Given its track record, it would not be too far-fetched to imagine as a future fellow Homeland Security secretary, Kirstjen Nielsen, she of the Scandinavian-sounding name (she is of Danish descent), who once stated in defense of Trump’s “shithole countries” statement that she was unaware that Norway was a predominantly white country. Now Nielson claims to be unaware that the children of asylum seekers and undocumented migrants are being kept in cages, although a recent dinner-table “shamenade” at a Mexican restaurant has perhaps jogged our home(land)-grown Marie Antoinette’s – I’ll eat your food but I reject your people – awareness if not her conscience.

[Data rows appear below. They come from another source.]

===== src/rtl/rf_wb_ctrl_pkg.sv =====
`default_nettype none
// +----------------------------------------------------------------------------+
// | Module   : rf_ctrl_pkg                                                     |
// | Purpose  : Shared widths and write-back source encoding for rf_wb_ctrl.    |
// | Revision : 1.0                                                             |
// +----------------------------------------------------------------------------+
package rf_ctrl_pkg;
  localparam int DATA_W    = 16;
  localparam int REG_SEL_W = 3;
  localparam int NUM_REGS  = 2 ** REG_SEL_W;

  typedef enum logic {
    SRC_EX  = 1'b0,
    SRC_MEM = 1'b1
  } wb_src_e;
endpackage
`default_nettype wire


===== src/rtl/rf_wb_ctrl_if.sv =====
`default_nettype none
// +----------------------------------------------------------------------------+
// | Module   : rf_wb_ctrl_if                                                   |
// | Purpose  : Issue, write-back handshake and regFile write-port bundle.      |
// | Revision : 1.0                                                             |
// +----------------------------------------------------------------------------+
interface rf_wb_ctrl_if #(
  parameter int DATA_W    = rf_ctrl_pkg::DATA_W,
  parameter int REG_SEL_W = rf_ctrl_pkg::REG_SEL_W,
  parameter int NUM_REGS  = rf_ctrl_pkg::NUM_REGS
) ();
  logic                 issue_valid;
  logic [REG_SEL_W-1:0] issue_src1;
  logic [REG_SEL_W-1:0] issue_src2;
  logic                 issue_src1_en;
  logic                 issue_src2_en;
  logic [REG_SEL_W-1:0] issue_dst;
  logic                 issue_wr;
  logic                 stall;
  logic                 ex_valid;
  logic [REG_SEL_W-1:0] ex_sel;
  logic [DATA_W-1:0]    ex_data;
  logic                 ex_ready;
  logic                 mem_valid;
  logic [REG_SEL_W-1:0] mem_sel;
  logic [DATA_W-1:0]    mem_data;
  logic                 mem_ready;
  logic                 writeEn;
  logic [REG_SEL_W-1:0] writeRegSel;
  logic [DATA_W-1:0]    writeData;
  logic [NUM_REGS-1:0]  busy;
  logic                 err;

  modport slave (
    input  issue_valid, issue_src1, issue_src2, issue_src1_en, issue_src2_en,
    input  issue_dst, issue_wr,
    input  ex_valid, ex_sel, ex_data, mem_valid, mem_sel, mem_data,
    output stall, ex_ready, mem_ready,
    output writeEn, writeRegSel, writeData, busy, err
  );

  modport master (
    output issue_valid, issue_src1, issue_src2, issue_src1_en, issue_src2_en,
    output issue_dst, issue_wr,
    output ex_valid, ex_sel, ex_data, mem_valid, mem_sel, mem_data,
    input  stall, ex_ready, mem_ready,
    input  writeEn, writeRegSel, writeData, busy, err
  );
endinterface
`default_nettype wire


===== src/rtl/rf_wb_ctrl_scoreboard.sv =====
`default_nettype none
// +----------------------------------------------------------------------------+
// | Module   : rf_scoreboard                                                   |
// | Purpose  : Per-register busy bits and RAW/WAW issue stall.                 |
// | Revision : 1.0                                                             |
// +----------------------------------------------------------------------------+
module rf_scoreboard
  import rf_ctrl_pkg::*;
#(
  parameter int REG_SEL_W = rf_ctrl_pkg::REG_SEL_W,
  parameter int NUM_REGS  = rf_ctrl_pkg::NUM_REGS
) (
  input  wire logic                 clk,
  input  wire logic                 rst,
  input  wire logic                 issue_valid,
  input  wire logic [REG_SEL_W-1:0] issue_src1,
  input  wire logic [REG_SEL_W-1:0] issue_src2,
  input  wire logic                 issue_src1_en,
  input  wire logic                 issue_src2_en,
  input  wire logic [REG_SEL_W-1:0] issue_dst,
  input  wire logic                 issue_wr,
  input  wire logic                 clr_en,
  input  wire logic [REG_SEL_W-1:0] clr_sel,
  output logic                      stall,
  output logic                      issue_accept,
  output logic [NUM_REGS-1:0]       busy
);
  logic [NUM_REGS-1:0] busy_q;
  logic [NUM_REGS-1:0] busy_d;

  always_comb begin
    stall = issue_valid & ((issue_src1_en & busy_q[issue_src1]) |
                           (issue_src2_en & busy_q[issue_src2]) |
                           (issue_wr      & busy_q[issue_dst]));
    issue_accept = issue_valid & ~stall;
  end

  // WAW stall keeps set and clear off the same register, so order is irrelevant
  always_comb begin
    busy_d = busy_q;
    if (clr_en) busy_d[clr_sel] = 1'b0;
    if (issue_accept && issue_wr) busy_d[issue_dst] = 1'b1;
  end

  always_ff @(posedge clk or negedge rst) begin
    if (!rst) busy_q <= '0;
    else      busy_q <= busy_d;
  end

  assign busy = busy_q;
endmodule
`default_nettype wire


===== src/rtl/rf_wb_ctrl.sv =====
`default_nettype none
// +----------------------------------------------------------------------------+
// | Module   : rf_wb_ctrl                                                      |
// | Purpose  : Round-robin EX/MEM write-back arbiter onto the regFile port.    |
// | Revision : 1.0                                                             |
// +----------------------------------------------------------------------------+
module rf_wb_ctrl
  import rf_ctrl_pkg::*;
#(
  parameter int DATA_W    = rf_ctrl_pkg::DATA_W,
  parameter int REG_SEL_W = rf_ctrl_pkg::REG_SEL_W,
  parameter int NUM_REGS  = rf_ctrl_pkg::NUM_REGS
) (
  input  wire logic   clk,
  input  wire logic   rst,
  rf_wb_ctrl_if.slave bus
);
  logic                 write_en_q,  write_en_d;
  logic [REG_SEL_W-1:0] write_sel_q, write_sel_d;
  logic [DATA_W-1:0]    write_data_q, write_data_d;
  wb_src_e              last_grant_q, last_grant_d;
  logic                 err_q, err_d;

  logic                 grant_ex;
  logic                 grant_mem;
  logic                 xfer;
  logic [REG_SEL_W-1:0] xfer_sel;
  logic [DATA_W-1:0]    xfer_data;
  logic                 issue_accept;
  logic [NUM_REGS-1:0]  busy;

  rf_scoreboard #(
    .REG_SEL_W (REG_SEL_W),
    .NUM_REGS  (NUM_REGS)
  ) u_scoreboard (
    .clk           (clk),
    .rst           (rst),
    .issue_valid   (bus.issue_valid),
    .issue_src1    (bus.issue_src1),
    .issue_src2    (bus.issue_src2),
    .issue_src1_en (bus.issue_src1_en),
    .issue_src2_en (bus.issue_src2_en),
    .issue_dst     (bus.issue_dst),
    .issue_wr      (bus.issue_wr),
    .clr_en        (write_en_q),
    .clr_sel       (write_sel_q),
    .stall         (bus.stall),
    .issue_accept  (issue_accept),
    .busy          (busy)
  );

  // Grants are gated by rst so nothing handshakes while reset is held
  always_comb begin
    grant_ex  = rst & bus.ex_valid  & (~bus.mem_valid | (last_grant_q == SRC_MEM));
    grant_mem = rst & bus.mem_valid & (~bus.ex_valid  | (last_grant_q == SRC_EX));
    xfer      = grant_ex | grant_mem;
    xfer_sel  = grant_mem ? bus.mem_sel  : bus.ex_sel;
    xfer_data = grant_mem ? bus.mem_data : bus.ex_data;
  end

  always_comb begin
    write_en_d   = xfer;
    write_sel_d  = xfer ? xfer_sel  : write_sel_q;
    write_data_d = xfer ? xfer_data : write_data_q;
    last_grant_d = last_grant_q;
    if (grant_ex)  last_grant_d = SRC_EX;
    if (grant_mem) last_grant_d = SRC_MEM;
    err_d = err_q
          | (xfer & ~busy[xfer_sel])
          | (bus.ex_valid & bus.mem_valid & (bus.ex_sel == bus.mem_sel))
          | (issue_accept & bus.issue_wr & busy[bus.issue_dst]);
  end

  always_ff @(posedge clk or negedge rst) begin
    if (!rst) begin
      write_en_q   <= 1'b0;
      write_sel_q  <= '0;
      write_data_q <= '0;
      last_grant_q <= SRC_EX;
      err_q        <= 1'b0;
    end else begin
      write_en_q   <= write_en_d;
      write_sel_q  <= write_sel_d;
      write_data_q <= write_data_d;
      last_grant_q <= last_grant_d;
      err_q        <= err_d;
    end
  end

  assign bus.ex_ready    = grant_ex;
  assign bus.mem_ready   = grant_mem;
  assign bus.writeEn     = write_en_q;
  assign bus.writeRegSel = write_sel_q;
  assign bus.writeData   = write_data_q;
  assign bus.busy        = busy;
  assign bus.err         = err_q;
endmodule
`default_nettype wire

===== src/flat_wrapper.sv =====
// flat-port wrapper written by rule: the top's interface ports become plain ports
module rf_wb_ctrl_flat import rf_ctrl_pkg::*;
#(
  parameter int DATA_W    = rf_ctrl_pkg::DATA_W,
  parameter int REG_SEL_W = rf_ctrl_pkg::REG_SEL_W,
  parameter int NUM_REGS  = rf_ctrl_pkg::NUM_REGS
)
  (clk, rst, bus_issue_valid, bus_issue_src1, bus_issue_src2, bus_issue_src1_en, bus_issue_src2_en, bus_issue_dst, bus_issue_wr, bus_ex_valid, bus_ex_sel, bus_ex_data, bus_mem_valid, bus_mem_sel, bus_mem_data, bus_stall, bus_ex_ready, bus_mem_ready, bus_writeEn, bus_writeRegSel, bus_writeData, bus_busy, bus_err);
  rf_wb_ctrl_if #(.DATA_W(DATA_W), .REG_SEL_W(REG_SEL_W), .NUM_REGS(NUM_REGS)) bus_i ();
  input  wire logic clk;
  input  wire logic rst;
  input wire logic [$bits(bus_i.issue_valid)-1:0] bus_issue_valid;
  input wire logic [$bits(bus_i.issue_src1)-1:0] bus_issue_src1;
  input wire logic [$bits(bus_i.issue_src2)-1:0] bus_issue_src2;
  input wire logic [$bits(bus_i.issue_src1_en)-1:0] bus_issue_src1_en;
  input wire logic [$bits(bus_i.issue_src2_en)-1:0] bus_issue_src2_en;
  input wire logic [$bits(bus_i.issue_dst)-1:0] bus_issue_dst;
  input wire logic [$bits(bus_i.issue_wr)-1:0] bus_issue_wr;
  input wire logic [$bits(bus_i.ex_valid)-1:0] bus_ex_valid;
  input wire logic [$bits(bus_i.ex_sel)-1:0] bus_ex_sel;
  input wire logic [$bits(bus_i.ex_data)-1:0] bus_ex_data;
  input wire logic [$bits(bus_i.mem_valid)-1:0] bus_mem_valid;
  input wire logic [$bits(bus_i.mem_sel)-1:0] bus_mem_sel;
  input wire logic [$bits(bus_i.mem_data)-1:0] bus_mem_data;
  output wire logic [$bits(bus_i.stall)-1:0] bus_stall;
  output wire logic [$bits(bus_i.ex_ready)-1:0] bus_ex_ready;
  output wire logic [$bits(bus_i.mem_ready)-1:0] bus_mem_ready;
  output wire logic [$bits(bus_i.writeEn)-1:0] bus_writeEn;
  output wire logic [$bits(bus_i.writeRegSel)-1:0] bus_writeRegSel;
  output wire logic [$bits(bus_i.writeData)-1:0] bus_writeData;
  output wire logic [$bits(bus_i.busy)-1:0] bus_busy;
  output wire logic [$bits(bus_i.err)-1:0] bus_err;
  assign bus_i.issue_valid = bus_issue_valid;
  assign bus_i.issue_src1 = bus_issue_src1;
  assign bus_i.issue_src2 = bus_issue_src2;
  assign bus_i.issue_src1_en = bus_issue_src1_en;
  assign bus_i.issue_src2_en = bus_issue_src2_en;
  assign bus_i.issue_dst = bus_issue_dst;
  assign bus_i.issue_wr = bus_issue_wr;
  assign bus_i.ex_valid = bus_ex_valid;
  assign bus_i.ex_sel = bus_ex_sel;
  assign bus_i.ex_data = bus_ex_data;
  assign bus_i.mem_valid = bus_mem_valid;
  assign bus_i.mem_sel = bus_mem_sel;
  assign bus_i.mem_data = bus_mem_data;
  assign bus_stall = bus_i.stall;
  assign bus_ex_ready = bus_i.ex_ready;
  assign bus_mem_ready = bus_i.mem_ready;
  assign bus_writeEn = bus_i.writeEn;
  assign bus_writeRegSel = bus_i.writeRegSel;
  assign bus_writeData = bus_i.writeData;
  assign bus_busy = bus_i.busy;
  assign bus_err = bus_i.err;
  rf_wb_ctrl #(.DATA_W(DATA_W), .REG_SEL_W(REG_SEL_W), .NUM_REGS(NUM_REGS)) u_core (.clk(clk), .rst(rst), .bus(bus_i));
endmodule

===== config.mk =====
export PLATFORM = sky130hd
export DESIGN_NAME = rf_wb_ctrl_flat
export DESIGN_NICKNAME = d
export VERILOG_FILES = /design/src/rtl/rf_wb_ctrl_pkg.sv /design/src/rtl/rf_wb_ctrl_if.sv /design/src/rtl/rf_wb_ctrl_scoreboard.sv /design/src/rtl/rf_wb_ctrl.sv /design/src/flat_wrapper.sv
export SDC_FILE = /design/constraint.sdc
export NUM_CORES = 1
export LEC_CHECK = 0
export CAP_MARGIN = 20
export CORE_UTILIZATION = 41
export CTS_CLUSTER_SIZE = 10
export DETAILED_ROUTE_END_ITERATION = 7
export HOLD_SLACK_MARGIN = 0.1
export PLACE_DENSITY_LB_ADDON = 0.15
export REMOVE_ABC_BUFFERS = 1
export SYNTH_ARGS = -nofsm -noshare
export SYNTH_HDL_FRONTEND = slang
export SYNTH_SLANG_ARGS = --single-unit

===== constraint.sdc =====
create_clock -name clk -period 3.5 [get_ports clk]
set_clock_uncertainty 0.2 [all_clocks]
set_input_delay 1.05 -clock clk [delete_from_list [all_inputs] [get_ports clk]]
set_output_delay 1.05 -clock clk [all_outputs]
set_load 0.01 [all_outputs]

==> results by group, run 1 <==
Outcome
  • Status: complete, no violations

Critical path
  • Critical Path Slowest Stage Cell: mux4_2
  • CP max stage delay: approximately 0.50 ns
  • Startpoint class of the critical path: primary input
  • WP data required: 2.25 ns
  • CP max FO: 2
  • Buf/Inv on CP: 2
  • Type of the worst setup path: primary input to output pin
  • CP arrival: ~2.2 ns
  • Worst setup EP type: output pin
  • Crit-path leading delay family: multiplexers
  • Worst-path cell chain: buf_6 > mux4_2 > o22ai_2 > o22ai_2 > o21a_1 > buf_2
  • Crit-path most repeated cell: o22ai_2

Timing
  • Hold WS: ~0.28 ns
  • Setup TNS: 0 ns
  • Slew Limit Fails: 0
  • Post-route minimum period: around 3.5 ns
  • Final hold vios: 0
  • Endpoints failing setup: 0
  • RSZ-0062 raised after global routing: true
  • Fmax: around 290 MHz
  • Part of the cycle the worst path needs: 0.997
  • Measured slew at the worst slew-check pin: approximately 0.37 ns
  • Final WS setup: a little over 0.01 ns
  • Slew margin rel.: 0.752

Global routing
  • Wire length of the first global-routing pass: around 7800 µm
  • Antenna violations before repair: 0
  • Remaining Overflow, GRT: 0
  • Largest net degree at the start of global routing: between 40 and 50
  • Vias in the first global route: 1,603
  • GRT Resource Usage Total: 0.234

Floorplanning
  • Die Span Y: 68.2 µm
  • Row cnt: 23
  • I/O pin cnt: between 80 and 90
  • Full die area: between 4000 and 5000 µm²
  • Initial Util: 0.437
  • Die width: 68.2 µm
  • Floorplan core area: ~4100 µm²

Synth
  • Synth Area in Adders: 0
  • Synth unique cells: 32
  • Top post-synthesis cells by area: dfrtp_1, mux2i_1, o21ai_0
  • Syn Area/Cell: between 10 and 15 µm²
  • Netlist area before placement: between 1500 and 2000 µm²
  • Compound-Gate Fraction of Synth Area: 0.180
  • Mapped Cells: 178
  • Main combinational cell family by area after synthesis: multiplexers
  • Synth warn: 0
  • Sequential area share after synthesis: 0.417
  • Seq cells post-synth: 30
  • Post-Synth Simple-Gate Area: 0.118
  • Xor-xnor portion of the synthesized cell area: 0.0146
  • Largest area contributor in the netlist: dfrtp_1
  • Mux contribution to synthesized area: 0.236
  • Post-synth top area share: 0.417

Pwr
  • VDD IR-drop max: approximately 0.36 mV
  • Pwr/cell area: between 400 and 500 nW/µm²
  • Pleak: ~1.3 nW

CTS
  • CTS H-tree depth: 2
  • Post-CTS setup buffers: 0
  • Clock latency at the later pin of the worst-skew pair: ~0.28 ns
  • Clock-pin slew on the worst setup and hold paths: approximately 0.060 ns
  • CTS tree: yes
  • Clk buf depth: 2
  • CTS buffer count: 5
  • CTS root buffer: clkbuf_8
  • CTS Sinks: 30

Worst hold path
  • Worst min path class: flip-flop to flip-flop

Route
  • Pre-Repair DR Iteration Count: 4
  • Routed WL: 5080 µm
  • Post-route ant nets: 0
  • # DRC: 0
  • DR WL/cell: roughly 15 µm
  • Vias: ~1,800
  • Drt via density: ~5.4
  • Initial DRC Count: ~130

Finish
  • Final instance area: slightly below 3000 µm²
  • Area grow syn2layout: 62.8%
  • NumNets Final: about 340
  • Share of layout cells above drive strength 1: 0.164
  • Ant diodes: 0
  • Fin util: 0.712

Place
  • Detail Placement HPWL: about 3700 µm
  • Gpl congestion: just over 0.8
  • Pre-CTS setup slack: -0.806 ns
  • Quantity of I/O buffers inserted on ports: 86
  • Area post-placement: between 2000 and 3000 µm²

Flow run
  • Max_cap viols: 0
==> layout by cell type (no fill, tap or decap), types with 3 or more instances in the layout <==
| master | netlist | final |
|---|---|---|
| clkbuf_8 | 0 | 5 |
| a31oi_1 | 3 | 3 |
| inv_1 | 6 | 6 |
| dfrtp_1 | 30 | 30 |
| nand2_1 | 28 | 28 |
| o22ai_2 | 2 | 3 |
| clkdlybuf4s50_1 | 0 | 74 |
| mux4_2 | 5 | 6 |
| mux2i_1 | 24 | 24 |
| o31ai_1 | 9 | 7 |
| buf_4 | 0 | 18 |
| mux2_2 | 4 | 4 |
| buf_6 | 0 | 3 |
| o21ai_0 | 26 | 25 |
| nand2b_1 | 6 | 6 |
| o41ai_1 | 3 | 3 |
| dlygate4sd2_1 | 0 | 5 |
==> kinds of logic (layout without fill, tap and decap cells) <==
| kind of cell | count (synthesis) | in the layout |
|---|---|---|
| multiplexers | 34 | 34 |
| AND/OR/NAND/NOR | 45 | 45 |
| AO/OA/AOI/OAI | 51 | 51 |
| flip-flops | 30 | 30 |
| buffers and inverters | 15 | 118 |
| XOR/XNOR | 3 | 3 |
==> per-layer routing <==
metal	vias to the layer above	routed length, µm	GRT usage
met1	831	2220	0.310
met5	-	0	0
li1	865	-	-
met2	71	2350	0.357
met4	0	87	0.0938
met3	8	423	0.0667
==> where the power goes <==
group | internal [W] | leakage [nW] | switching [W]
logic | 0.000349 | 0.939 | 0.000230
registers | 0.000420 | 0.366 | 0.000107
clock network | 0.000136 | 0.0383 | 0.000121
total | 0.000905 | 1.34 | 0.000458
==> worst register-to-register path: stages, from the launching register on <==
cell and delay (ns):
dfrtp_1 0.47, mux4_2 0.51, o22ai_2 0.19, o22ai_2 0.11, buf_4 0.18, o41ai_1 0.34
==> final timing paths <==
check,start,endpoint,slack (ns),cells after the start
setup reg to reg,u_core.u_scoreboard.busy[5]$_DFF_PN0_,u_core.u_scoreboard.busy[6]$_DFF_PN0_,1.39,5
min in group asynchronous,rst,u_core.last_grant_q$_DFFE_PN0P_,0.93,2
setup / recovery,bus_issue_src2[1],bus_stall,0.01,6
hold reg to reg,u_core.bus.writeData[5]$_DFFE_PN0P_,u_core.bus.writeData[5]$_DFFE_PN0P_,0.28,2
max in group asynchronous,rst,u_core.bus.writeData[14]$_DFFE_PN0P_,1.75,2
hold / removal,u_core.bus.writeData[5]$_DFFE_PN0P_,u_core.bus.writeData[5]$_DFFE_PN0P_,0.28,2
==> what timing repair did <==
item,CTS,global route
gates cloned,0,0
resized for setup,25,10
hold endpoints to repair,0,0
hold buffers,0,0
endpoints found under the setup margin,3,1
pin swaps,4,7
==> final cells by class <==
cell class	instances	area [µm²]
Sequential cell	30	751
Fill cell	320	1190
Timing Repair Buffer	105	993
Clock buffer	7	76.3
Multi-Input combinational cell	133	1020
Tap cell	50	62.6
Inverter	6	22.5
==> cell usage after synthesis <==
cell      count
xor2_1        2
inv_1         6
mux4_1        1
o32a_1        1
nor2_1        2
or2b_1        1
o21ai_1       1
o22ai_2       2
nand2_1      28
nand3_1       2
o21a_1        1
nand2b_1      6
buf_2         4
xnor2_1       1
o31ai_1       9
o21ai_0      26
nand3b_1      1
nand4b_1      1
dfrtp_1      30
a31oi_1       3
a32oi_1       1
nor2b_1       2
or3_1         1
o22ai_1       1
mux4_2        5
a41oi_1       1
clkbuf_1      5
mux2_2        4
o41ai_1       3
a21oi_1       2
and4b_1       1
mux2i_1      24
==> sequential cells by signal, summed over array words and instances, names as in the netlist <==
signal,cells
u_core.bus.writeRegSel,3
u_core.bus.writeData,16
u_core.bus.writeEn,1
u_core.u_scoreboard.busy,8
u_core.last_grant_q,1
u_core.bus.err,1
==> through the flow <==
stage | instances | total power [W]
4_1_cts | 331 | 0.00136
2_1_floorplan | 169 | 0.000760
6_report | 331 | 0.00136
3_5_place_dp | 324 | 0.00110
5_1_grt | 331 | 0.00145
3_3_place_gp | 324 | 0.00109
(Power assumes the default switching activity.)
==> run 2, diff against run 1 <==
--- a/config.mk
+++ b/config.mk
@@ -5,7 +5,6 @@
 export SDC_FILE = /design/constraint.sdc
 export NUM_CORES = 1
 export LEC_CHECK = 0
-export CAP_MARGIN = 20
 export CORE_UTILIZATION = 41
 export CTS_CLUSTER_SIZE = 10
 export DETAILED_ROUTE_END_ITERATION = 7
==> results of run 2 <==
Final layout, timing and power as in run 1 (identical DEF).
==> run 3, diff against run 2 <==
--- a/config.mk
+++ b/config.mk
@@ -5,7 +5,7 @@
 export SDC_FILE = /design/constraint.sdc
 export NUM_CORES = 1
 export LEC_CHECK = 0
-export CORE_UTILIZATION = 41
+export CORE_UTILIZATION = 37
 export CTS_CLUSTER_SIZE = 10
 export DETAILED_ROUTE_END_ITERATION = 7
 export HOLD_SLACK_MARGIN = 0.1
==> constraint.sdc (replaced) <==
create_clock -name clk -period 3.2 [get_ports clk]
set_clock_uncertainty 0.2 [all_clocks]
set_input_delay 0.96 -clock clk [delete_from_list [all_inputs] [get_ports clk]]
set_output_delay 0.96 -clock clk [all_outputs]
set_load 0.01 [all_outputs]
==> run 3 against run 2 <==
Effect of this change: the run now ends with negative setup slack left; count of clock-buffer cells in the layout did not move; wire length rose by 3.5%; via count rose by 3.4%; clock power rose by 23%; final cell count rose by 5.7%; critical path depth did not move; critical endpoint unchanged; highest routed layer unchanged.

The fact remains that children are in cages; some will die in them. According to reports in the Texas Tribune, some have been physically and sexually abused. Many of these children have been given psychotropic drugs without their parent’s consent, apparently to silence the trauma of their incarceration. And Trump has the audacity to accuse  our neighbors to the south of being rapists and drug smugglers.

But babies in cages, or in government newspeak “tender age shelters,” promises to be just the beginning. As the browning of America continues, fear and loathing of people of color within the nation as well as around its southern border will grow in tandem with the changing demographic.Trump and his policies are simply an omen of things to come. The ineffectiveness of both Democrats and Republicans to confront these assaults on erstwhile American values suggests the depth of the dilemma. Trump will either go down in flames or go on to a second term – and beyond. After all, we have seen how chummy he is with dictators. But even should he stumble, silver-haired Pence is waiting in the wings for his curtain call and the birth of an American theocracy state – whose incipit can be glimpsed in Attorney General Jeffery Session’s Biblical defense of family separation—will not be far behind.

Of course, comparisons of Trump, his policies, and his protectors to Nazis is denounced as offensive hyperbole. Americans consider themselves above the authoritarianism and atrocity. But it is telling that we feel compelled to go overseas to find our examples, conveniently ignoring the fact that this nation was quite literally built on slavery and genocide. We forget that Nazi race laws were modeled on American eugenic policies. That lynching claimed thousands of blacks lives and that in Germany the rhetoric of national cleansing began long before the gas chambers and crematoria were built and functioning. That long before the current moral crisis, the children of black slaves were also separated from their parents. And that almost 75 years after another infamous chapter of American history, new sites for the “temporary” detainment of children are being considered in Arkansas that are located about 2 miles away from one that housed Japanese Americans almost 75 years ago. But white America and those people of color complicit – unpardonably or not –  in its abuses (here’s looking at you, Dinesh D’Souza) have long had difficulty accepting the evil in their midst. Sometimes they erect statutes to them.

During his campaign for president, trump famously boasted, “I could stand in the middle of 5th Avenue and shoot somebody and I wouldn’t lose voters.” Of course, if Trump’s assault on American democracy proves successful, it really won’t matter.